JP2007206717A - Inkjet recording method - Google Patents

Abstract

<P>PROBLEM TO BE SOLVED: To provide an inkjet head recording method for forming a coloring layer having a uniform coating in a color filter of which the coloring layer is formed by discharging a coloring material by an inkjet head. <P>SOLUTION: The inkjet recording method is characterized in that a voltage to be applied to a signal electrode of the inkjet head is adjusted by selecting a correction voltage value from a predetermined correction voltage curve and a coating thickness correlation graph by taking a cell of the color filter as a unit only for a predetermined time period from recording start position of the inkjet head. <P>COPYRIGHT: (C)2007,JPO&INPIT

Description

  The present invention relates to an ink jet recording method in which a colorant is discharged as fine droplets and a method for producing a color filter.

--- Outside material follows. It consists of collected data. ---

What follows belongs to an exercise in optimizing a design on an open flow for small area, a short achievable clock period and few clock cycles per item; a production flow would make more cautious choices.
Where RTL was checked, it was by simulation tests only, not by an equivalence proof against the original.
Power is estimated from default activity; no workload was simulated.

== build 46 ==
==> flow/design.v <==
`default_nettype none
module seq_gcd (
	clk,
	rst_n,
	la_write_a,
	la_write_b,
	a_i,
	b_i,
	gcd_o,
	rdata,
	ready
);
	input wire clk;
	input wire rst_n;
	input wire [31:0] la_write_a;
	input wire [31:0] la_write_b;
	input wire [31:0] a_i;
	input wire [31:0] b_i;
	output wire [31:0] gcd_o;
	output wire [31:0] rdata;
	output reg ready;
	parameter NSTEP = 4;    
	reg [31:0] a_q;
	reg [31:0] b_q;
	reg [4:0] k_q;
	reg busy;
	wire la_load = (&la_write_a) & (&la_write_b);
	wire load = ~busy & la_load;
	wire [31:0] sa [0:NSTEP];
	wire [31:0] sb [0:NSTEP];
	wire [4:0] sk [0:NSTEP];
	assign sa[0] = a_q;
	assign sb[0] = b_q;
	assign sk[0] = k_q;
	genvar i, l, j;
	generate
		for (i = 0; i < NSTEP; i = i + 1) begin : step
			wire [31:0] a = sa[i];
			wire [31:0] b = sb[i];
			wire [4:0] k = sk[i];
			wire bz = ~|b;
			wire kz = ~|k;
			localparam STRIP = (i == 0);
			localparam PUT = (i == NSTEP - 1);
			wire c_put = PUT & bz & ~kz;               
			wire c_two = STRIP & ~bz & ~a[0] & ~b[0];  
			wire c_ev2 = ~a[0] & ~b[0];                
			wire c_aev = ~a[0] & b[0];         
			wire c_sub = a[0] & b[0];          
			wire [31:0] ag = a & {32{b[0]}};
			wire [31:0] p0 = ~(ag ^ b);
			wire [31:0] g0 = b & ~ag;
			wire gn0 = g0[1] | (p0[1] & g0[0]);
			wire pn0 = p0[1] & p0[0];
			wire gn1 = g0[3] | (p0[3] & g0[2]);
			wire pn1 = p0[3] & p0[2];
			wire gn2 = g0[5] | (p0[5] & g0[4]);
			wire pn2 = p0[5] & p0[4];
			wire gn3 = g0[7] | (p0[7] & g0[6]);
			wire pn3 = p0[7] & p0[6];
			wire gn4 = g0[9] | (p0[9] & g0[8]);
			wire pn4 = p0[9] & p0[8];
			wire gn5 = g0[11] | (p0[11] & g0[10]);
			wire pn5 = p0[11] & p0[10];
			wire gn6 = g0[13] | (p0[13] & g0[12]);
			wire pn6 = p0[13] & p0[12];
			wire gn7 = g0[15] | (p0[15] & g0[14]);
			wire pn7 = p0[15] & p0[14];
			wire gn8 = g0[17] | (p0[17] & g0[16]);
			wire pn8 = p0[17] & p0[16];
			wire gn9 = g0[19] | (p0[19] & g0[18]);
			wire pn9 = p0[19] & p0[18];
			wire gn10 = g0[21] | (p0[21] & g0[20]);
			wire pn10 = p0[21] & p0[20];
			wire gn11 = g0[23] | (p0[23] & g0[22]);
			wire pn11 = p0[23] & p0[22];
			wire gn12 = g0[25] | (p0[25] & g0[24]);
			wire pn12 = p0[25] & p0[24];
			wire gn13 = g0[27] | (p0[27] & g0[26]);
			wire pn13 = p0[27] & p0[26];
			wire gn14 = g0[29] | (p0[29] & g0[28]);
			wire pn14 = p0[29] & p0[28];
			wire gn15 = g0[31] | (p0[31] & g0[30]);
			wire pn15 = p0[31] & p0[30];
			wire gn16 = gn1 | (pn1 & gn0);
			wire pn16 = pn1 & pn0;
			wire gn17 = gn3 | (pn3 & gn2);
			wire pn17 = pn3 & pn2;
			wire gn18 = gn5 | (pn5 & gn4);
			wire pn18 = pn5 & pn4;
			wire gn19 = gn7 | (pn7 & gn6);
			wire pn19 = pn7 & pn6;
			wire gn20 = gn9 | (pn9 & gn8);
			wire pn20 = pn9 & pn8;
			wire gn21 = gn11 | (pn11 & gn10);
			wire pn21 = pn11 & pn10;
			wire gn22 = gn13 | (pn13 & gn12);
			wire pn22 = pn13 & pn12;
			wire gn23 = gn15 | (pn15 & gn14);
			wire pn23 = pn15 & pn14;
			wire gn24 = gn17 | (pn17 & gn16);
			wire pn24 = pn17 & pn16;
			wire gn25 = gn19 | (pn19 & gn18);
			wire pn25 = pn19 & pn18;
			wire gn26 = gn21 | (pn21 & gn20);
			wire pn26 = pn21 & pn20;
			wire gn27 = gn23 | (pn23 & gn22);
			wire pn27 = pn23 & pn22;
			wire gn28 = gn25 | (pn25 & gn24);
			wire pn28 = pn25 & pn24;
			wire gn29 = gn27 | (pn27 & gn26);
			wire pn29 = pn27 & pn26;
			wire gn30 = gn29 | (pn29 & gn28);
			wire pn30 = pn29 & pn28;
			wire gn31 = gn26 | (pn26 & gn28);
			wire pn31 = pn26 & pn28;
			wire gn32 = gn18 | (pn18 & gn24);
			wire pn32 = pn18 & pn24;
			wire gn33 = gn20 | (pn20 & gn28);
			wire pn33 = pn20 & pn28;
			wire gn34 = gn22 | (pn22 & gn31);
			wire pn34 = pn22 & pn31;
			wire gn35 = gn2 | (pn2 & gn16);
			wire pn35 = pn2 & pn16;
			wire gn36 = gn4 | (pn4 & gn24);
			wire pn36 = pn4 & pn24;
			wire gn37 = gn6 | (pn6 & gn32);
			wire pn37 = pn6 & pn32;
			wire gn38 = gn8 | (pn8 & gn28);
			wire pn38 = pn8 & pn28;
			wire gn39 = gn10 | (pn10 & gn33);
			wire pn39 = pn10 & pn33;
			wire gn40 = gn12 | (pn12 & gn31);
			wire pn40 = pn12 & pn31;
			wire gn41 = gn14 | (pn14 & gn34);
			wire pn41 = pn14 & pn34;
			wire gn42 = g0[2] | (p0[2] & gn0);
			wire pn42 = p0[2] & pn0;
			wire gn43 = g0[4] | (p0[4] & gn16);
			wire pn43 = p0[4] & pn16;
			wire gn44 = g0[6] | (p0[6] & gn35);
			wire pn44 = p0[6] & pn35;
			wire gn45 = g0[8] | (p0[8] & gn24);
			wire pn45 = p0[8] & pn24;
			wire gn46 = g0[10] | (p0[10] & gn36);
			wire pn46 = p0[10] & pn36;
			wire gn47 = g0[12] | (p0[12] & gn32);
			wire pn47 = p0[12] & pn32;
			wire gn48 = g0[14] | (p0[14] & gn37);
			wire pn48 = p0[14] & pn37;
			wire gn49 = g0[16] | (p0[16] & gn28);
			wire pn49 = p0[16] & pn28;
			wire gn50 = g0[18] | (p0[18] & gn38);
			wire pn50 = p0[18] & pn38;
			wire gn51 = g0[20] | (p0[20] & gn33);
			wire pn51 = p0[20] & pn33;
			wire gn52 = g0[22] | (p0[22] & gn39);
			wire pn52 = p0[22] & pn39;
			wire gn53 = g0[24] | (p0[24] & gn31);
			wire pn53 = p0[24] & pn31;
			wire gn54 = g0[26] | (p0[26] & gn40);
			wire pn54 = p0[26] & pn40;
			wire gn55 = g0[28] | (p0[28] & gn34);
			wire pn55 = p0[28] & pn34;
			wire gn56 = g0[30] | (p0[30] & gn41);
			wire pn56 = p0[30] & pn41;
			wire [31:0] Gf = {gn30, gn56, gn41, gn55, gn34, gn54, gn40, gn53, gn31, gn52, gn39, gn51, gn33, gn50, gn38, gn49, gn28, gn48, gn37, gn47, gn32, gn46, gn36, gn45, gn24, gn44, gn35, gn43, gn16, gn42, gn0, g0[0]};
			wire [31:0] Pf = {pn30, pn56, pn41, pn55, pn34, pn54, pn40, pn53, pn31, pn52, pn39, pn51, pn33, pn50, pn38, pn49, pn28, pn48, pn37, pn47, pn32, pn46, pn36, pn45, pn24, pn44, pn35, pn43, pn16, pn42, pn0, p0[0]};
			wire ge = Gf[31] | Pf[31];
			wire [31:0] c1 = {Gf[30:0] | Pf[30:0], 1'b1};
			wire [31:0] c0n = {~Gf[30:0], 1'b1};
			wire [31:0] ad = p0 ^ (ge ? c1 : c0n);
			wire [31:0] xv = ad;
			wire [2:0] y = ag[2:0] ^ b[2:0];
			wire [1:0] sh = c_ev2 ? {1'd0, c_two} :
			                y[0] ? 2'd0 :
			                y[1] ? 2'd1 :
			                y[2] ? 2'd2 :
			                2'd3;
			wire [31:0] s0 = xv;
			wire [31:0] s1 = sh[0] ? s0 >> 1 : s0;
			wire [31:0] s2 = sh[1] ? s1 >> 2 : s1;
			assign sb[i+1] = s2;
			assign sa[i+1] = c_put ? a << 1 :
			                 c_two ? a >> 1 :
			                 (c_aev | (c_sub & ~ge)) ? b : a;
			assign sk[i+1] = c_put ? k - 5'd1 : c_two ? k + 5'd1 : k;
		end
	endgenerate
	always @(posedge clk) begin
		if (load) begin
			a_q <= a_i;
			b_q <= b_i;
			k_q <= 5'd0;
		end else begin
			a_q <= sa[NSTEP];
			b_q <= sb[NSTEP];
			k_q <= sk[NSTEP];
		end
	end
	wire fin = ~|sb[NSTEP] & ~|sk[NSTEP];
	always @(posedge clk or negedge rst_n) begin
		if (~rst_n) begin
			busy <= 1'b0;
			ready <= 1'b0;
		end else begin
			if (load) begin
				busy <= 1'b1;
				ready <= 1'b0;
			end else if (busy & fin) begin
				busy <= 1'b0;
				ready <= 1'b1;
			end
		end
	end
	assign gcd_o = a_q;
	assign rdata = 32'd0;
endmodule
`default_nettype wire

  Conventionally, in order to mitigate an increase in the viscosity of ink due to drying of the nozzle portion of the ink jet head, it has been proposed to give a slight vibration to the nozzle portion and the ink in the head within a range where the ink is not discharged. Japanese Patent Application Laid-Open No. 61-035963 proposes that ink is reliably ejected from the first recording signal by vibrating the ink in the ejection orifice by a vibrating means that applies minute vibrations to the vicinity of the nozzle. Further, in Japanese Patent Laid-Open No. 9-141882, in order to solve a discharge failure during printing in a non-recording state such as when waiting for printing, and printing under a low temperature and high temperature environment, the ink is not discharged by a discharge pressure generation signal regardless of the presence or absence of printing. It has been proposed to provide a signal to swing the meniscus. Japanese Patent Laid-Open No. 9-290505 proposes that a high frequency alternating electric field is applied to a piezoelectric vibrator of a non-ejection nozzle to vibrate in order to prevent clogging of a nozzle that does not eject ink during recording.

Further, in the production of a color filter using the ink jet method, the ink is periodically forcibly discharged outside the print area immediately before the start of ejection before the ink in the nozzle portion thickens due to drying, or in Public Notice 0596785, It has been devised to form a frame serving as a preliminary ejection region immediately before the color panel portion on the glass substrate to perform ink ejection necessary for stabilizing ink ejection.
Japanese Patent Laid-Open No. 61-035963 Japanese Patent Laid-Open No. 9-141882 JP-A-9-290505

  However, when microvibration is simply applied by the conventional method, clogging can be prevented, but the viscosity of the ink increases and the ejection amount changes. Further, applying a slight vibration during recording has a problem that residual vibration occurs in the head and the discharge amount of the discharge nozzle changes. These changes in the discharge amount have been a problem in printing that coats a color filter that requires a uniform discharge amount.

  Further, the forced ink discharge consumes ink more than necessary, and the ink is discharged away from the print area. Therefore, the viscosity is increased again at the start of printing, and the landing position shifts. In addition, setting the preliminary discharge area has a limitation on the number of panels on the glass substrate and pattern formation, and there is a problem that a sufficient area cannot be secured for stable discharge.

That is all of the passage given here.